[Data extracted from a collection]
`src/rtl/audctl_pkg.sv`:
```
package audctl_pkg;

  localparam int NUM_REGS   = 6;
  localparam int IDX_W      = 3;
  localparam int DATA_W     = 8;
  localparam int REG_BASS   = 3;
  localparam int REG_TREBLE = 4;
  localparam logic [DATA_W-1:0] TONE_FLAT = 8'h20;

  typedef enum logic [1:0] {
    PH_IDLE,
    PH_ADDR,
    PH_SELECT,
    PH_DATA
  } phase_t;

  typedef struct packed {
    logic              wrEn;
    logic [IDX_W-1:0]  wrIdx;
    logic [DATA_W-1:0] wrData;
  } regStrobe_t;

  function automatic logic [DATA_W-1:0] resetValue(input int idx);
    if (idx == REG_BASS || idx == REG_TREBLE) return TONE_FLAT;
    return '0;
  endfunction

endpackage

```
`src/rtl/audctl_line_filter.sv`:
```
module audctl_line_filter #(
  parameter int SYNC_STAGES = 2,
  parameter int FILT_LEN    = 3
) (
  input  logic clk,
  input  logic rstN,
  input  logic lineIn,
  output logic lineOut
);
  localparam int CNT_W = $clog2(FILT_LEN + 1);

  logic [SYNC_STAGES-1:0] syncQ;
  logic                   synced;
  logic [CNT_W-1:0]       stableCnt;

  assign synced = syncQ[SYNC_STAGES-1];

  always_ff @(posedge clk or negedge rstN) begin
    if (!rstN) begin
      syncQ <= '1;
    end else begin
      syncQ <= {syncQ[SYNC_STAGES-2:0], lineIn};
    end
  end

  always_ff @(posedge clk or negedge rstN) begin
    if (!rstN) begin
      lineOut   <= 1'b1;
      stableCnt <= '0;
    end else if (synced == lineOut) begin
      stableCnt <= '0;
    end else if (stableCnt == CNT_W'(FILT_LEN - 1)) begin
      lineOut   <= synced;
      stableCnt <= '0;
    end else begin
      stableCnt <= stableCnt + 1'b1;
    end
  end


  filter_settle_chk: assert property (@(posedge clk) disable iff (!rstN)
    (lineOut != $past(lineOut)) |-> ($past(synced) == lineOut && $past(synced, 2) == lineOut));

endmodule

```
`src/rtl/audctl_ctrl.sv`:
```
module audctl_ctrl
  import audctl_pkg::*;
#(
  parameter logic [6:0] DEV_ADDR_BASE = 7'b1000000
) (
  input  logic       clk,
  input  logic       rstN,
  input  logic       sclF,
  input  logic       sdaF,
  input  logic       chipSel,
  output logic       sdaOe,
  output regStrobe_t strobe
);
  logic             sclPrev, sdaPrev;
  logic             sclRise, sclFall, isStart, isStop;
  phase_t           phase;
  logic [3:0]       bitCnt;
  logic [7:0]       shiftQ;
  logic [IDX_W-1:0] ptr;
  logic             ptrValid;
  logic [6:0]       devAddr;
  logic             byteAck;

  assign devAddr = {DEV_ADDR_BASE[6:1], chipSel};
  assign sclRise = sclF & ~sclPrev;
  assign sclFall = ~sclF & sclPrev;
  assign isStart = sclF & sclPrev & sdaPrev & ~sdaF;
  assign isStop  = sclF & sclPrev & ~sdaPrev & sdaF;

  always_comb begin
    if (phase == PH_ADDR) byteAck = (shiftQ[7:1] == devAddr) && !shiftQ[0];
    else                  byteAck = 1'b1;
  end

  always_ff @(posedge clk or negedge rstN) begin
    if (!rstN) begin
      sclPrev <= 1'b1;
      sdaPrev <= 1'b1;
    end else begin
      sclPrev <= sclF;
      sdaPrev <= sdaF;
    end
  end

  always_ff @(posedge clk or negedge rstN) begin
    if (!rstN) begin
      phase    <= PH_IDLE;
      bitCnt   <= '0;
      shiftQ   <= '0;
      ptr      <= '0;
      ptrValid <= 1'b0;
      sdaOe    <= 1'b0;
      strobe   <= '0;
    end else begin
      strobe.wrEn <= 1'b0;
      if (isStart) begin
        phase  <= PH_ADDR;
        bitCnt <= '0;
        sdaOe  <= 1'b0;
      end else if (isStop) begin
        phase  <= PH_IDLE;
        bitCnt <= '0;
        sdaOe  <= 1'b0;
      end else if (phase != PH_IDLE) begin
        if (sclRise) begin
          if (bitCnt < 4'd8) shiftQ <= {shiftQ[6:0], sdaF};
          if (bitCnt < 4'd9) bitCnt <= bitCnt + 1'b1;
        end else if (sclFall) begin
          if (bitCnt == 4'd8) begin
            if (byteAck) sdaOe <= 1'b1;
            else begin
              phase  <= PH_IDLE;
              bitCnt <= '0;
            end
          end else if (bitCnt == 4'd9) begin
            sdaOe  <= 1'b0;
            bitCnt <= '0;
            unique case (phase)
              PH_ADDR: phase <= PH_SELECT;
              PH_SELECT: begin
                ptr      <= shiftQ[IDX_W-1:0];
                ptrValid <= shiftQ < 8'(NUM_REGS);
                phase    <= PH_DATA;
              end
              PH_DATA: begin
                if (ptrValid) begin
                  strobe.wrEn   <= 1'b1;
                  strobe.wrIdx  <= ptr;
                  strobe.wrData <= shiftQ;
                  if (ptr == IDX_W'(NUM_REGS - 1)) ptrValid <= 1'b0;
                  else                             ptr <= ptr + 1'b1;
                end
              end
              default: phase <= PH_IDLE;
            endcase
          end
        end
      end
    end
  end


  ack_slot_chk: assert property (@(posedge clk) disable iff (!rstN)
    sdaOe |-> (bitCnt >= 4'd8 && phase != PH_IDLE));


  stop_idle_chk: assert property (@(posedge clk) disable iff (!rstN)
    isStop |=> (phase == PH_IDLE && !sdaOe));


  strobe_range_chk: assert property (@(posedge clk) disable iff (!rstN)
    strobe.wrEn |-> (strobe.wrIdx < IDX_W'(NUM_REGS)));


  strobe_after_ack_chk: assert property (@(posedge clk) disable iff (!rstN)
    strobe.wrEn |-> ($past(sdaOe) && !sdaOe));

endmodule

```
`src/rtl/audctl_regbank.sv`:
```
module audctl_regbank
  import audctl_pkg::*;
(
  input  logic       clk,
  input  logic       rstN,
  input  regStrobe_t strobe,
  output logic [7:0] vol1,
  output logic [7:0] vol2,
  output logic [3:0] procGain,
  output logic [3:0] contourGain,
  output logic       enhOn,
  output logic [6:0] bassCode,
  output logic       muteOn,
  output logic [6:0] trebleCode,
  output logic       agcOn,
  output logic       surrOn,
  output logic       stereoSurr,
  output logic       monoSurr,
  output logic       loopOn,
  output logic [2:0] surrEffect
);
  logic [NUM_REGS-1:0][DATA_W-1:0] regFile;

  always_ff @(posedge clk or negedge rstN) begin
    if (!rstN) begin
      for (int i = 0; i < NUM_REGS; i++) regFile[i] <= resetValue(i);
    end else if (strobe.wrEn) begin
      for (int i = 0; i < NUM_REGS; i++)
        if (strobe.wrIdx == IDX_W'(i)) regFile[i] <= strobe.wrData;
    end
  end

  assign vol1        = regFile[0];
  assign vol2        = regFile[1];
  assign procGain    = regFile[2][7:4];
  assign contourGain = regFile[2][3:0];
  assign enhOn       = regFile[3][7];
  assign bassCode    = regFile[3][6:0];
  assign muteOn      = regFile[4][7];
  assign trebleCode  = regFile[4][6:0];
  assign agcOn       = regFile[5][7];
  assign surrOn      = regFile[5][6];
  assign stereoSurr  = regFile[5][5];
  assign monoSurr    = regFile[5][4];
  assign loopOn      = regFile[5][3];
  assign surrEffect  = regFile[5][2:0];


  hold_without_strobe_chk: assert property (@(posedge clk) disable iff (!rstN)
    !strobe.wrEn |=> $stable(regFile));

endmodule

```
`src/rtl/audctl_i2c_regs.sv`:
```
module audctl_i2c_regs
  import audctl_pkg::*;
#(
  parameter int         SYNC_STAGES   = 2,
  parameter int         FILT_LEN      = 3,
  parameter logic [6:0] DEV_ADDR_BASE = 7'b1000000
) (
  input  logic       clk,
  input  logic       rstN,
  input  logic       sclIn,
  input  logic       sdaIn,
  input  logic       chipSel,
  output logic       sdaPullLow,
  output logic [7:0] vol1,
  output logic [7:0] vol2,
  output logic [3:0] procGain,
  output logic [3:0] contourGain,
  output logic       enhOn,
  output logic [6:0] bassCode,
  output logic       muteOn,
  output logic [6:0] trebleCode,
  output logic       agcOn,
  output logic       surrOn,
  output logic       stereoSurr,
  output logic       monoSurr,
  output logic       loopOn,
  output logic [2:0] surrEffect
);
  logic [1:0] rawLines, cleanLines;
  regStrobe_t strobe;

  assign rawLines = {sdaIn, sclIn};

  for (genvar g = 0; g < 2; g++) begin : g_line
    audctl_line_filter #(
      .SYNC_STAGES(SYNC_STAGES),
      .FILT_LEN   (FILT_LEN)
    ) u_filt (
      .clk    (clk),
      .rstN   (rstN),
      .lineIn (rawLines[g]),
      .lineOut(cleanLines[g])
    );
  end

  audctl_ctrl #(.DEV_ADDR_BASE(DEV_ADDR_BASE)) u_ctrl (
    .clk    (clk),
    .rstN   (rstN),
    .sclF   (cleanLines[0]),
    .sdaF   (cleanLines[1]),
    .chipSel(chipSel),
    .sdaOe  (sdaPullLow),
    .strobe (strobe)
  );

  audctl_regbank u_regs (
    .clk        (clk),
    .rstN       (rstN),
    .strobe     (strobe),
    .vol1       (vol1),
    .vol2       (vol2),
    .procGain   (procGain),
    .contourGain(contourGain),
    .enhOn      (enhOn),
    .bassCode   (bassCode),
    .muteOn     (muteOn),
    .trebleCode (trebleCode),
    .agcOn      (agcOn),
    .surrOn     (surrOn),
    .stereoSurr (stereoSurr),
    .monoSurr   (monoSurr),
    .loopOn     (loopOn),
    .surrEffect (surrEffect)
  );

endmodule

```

--

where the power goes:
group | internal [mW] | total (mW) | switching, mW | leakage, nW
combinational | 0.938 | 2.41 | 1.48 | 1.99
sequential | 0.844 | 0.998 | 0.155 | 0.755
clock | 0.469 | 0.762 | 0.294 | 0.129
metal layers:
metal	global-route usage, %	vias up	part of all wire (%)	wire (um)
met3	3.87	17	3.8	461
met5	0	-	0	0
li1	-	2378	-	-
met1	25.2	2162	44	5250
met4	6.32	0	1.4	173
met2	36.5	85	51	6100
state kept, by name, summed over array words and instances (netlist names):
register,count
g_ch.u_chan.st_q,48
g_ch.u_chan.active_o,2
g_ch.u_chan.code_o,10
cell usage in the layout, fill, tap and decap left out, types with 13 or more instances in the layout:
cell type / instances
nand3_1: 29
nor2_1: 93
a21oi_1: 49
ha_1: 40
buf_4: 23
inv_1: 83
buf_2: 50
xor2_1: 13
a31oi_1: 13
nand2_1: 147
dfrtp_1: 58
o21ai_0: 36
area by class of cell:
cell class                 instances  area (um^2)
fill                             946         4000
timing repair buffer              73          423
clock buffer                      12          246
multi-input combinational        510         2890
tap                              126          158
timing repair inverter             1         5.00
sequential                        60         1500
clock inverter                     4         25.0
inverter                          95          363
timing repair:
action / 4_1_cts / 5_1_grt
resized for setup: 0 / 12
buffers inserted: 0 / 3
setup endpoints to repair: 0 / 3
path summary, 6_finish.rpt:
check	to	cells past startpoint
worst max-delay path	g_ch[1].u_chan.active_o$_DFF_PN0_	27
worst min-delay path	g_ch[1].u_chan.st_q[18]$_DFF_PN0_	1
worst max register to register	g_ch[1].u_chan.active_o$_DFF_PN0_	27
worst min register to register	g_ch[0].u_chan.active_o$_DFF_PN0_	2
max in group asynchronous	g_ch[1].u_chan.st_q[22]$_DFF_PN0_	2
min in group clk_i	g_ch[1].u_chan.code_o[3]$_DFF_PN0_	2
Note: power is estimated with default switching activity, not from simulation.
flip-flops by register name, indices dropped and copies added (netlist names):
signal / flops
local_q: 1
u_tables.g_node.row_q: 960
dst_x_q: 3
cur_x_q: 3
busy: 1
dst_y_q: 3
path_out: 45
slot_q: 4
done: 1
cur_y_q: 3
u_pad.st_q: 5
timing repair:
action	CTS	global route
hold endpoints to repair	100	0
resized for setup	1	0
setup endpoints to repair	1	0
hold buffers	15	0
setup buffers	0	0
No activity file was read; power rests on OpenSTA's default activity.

* Required work *
Would you tally the lines above that include "flops" and reply with only the total?

* Exercise answer *
2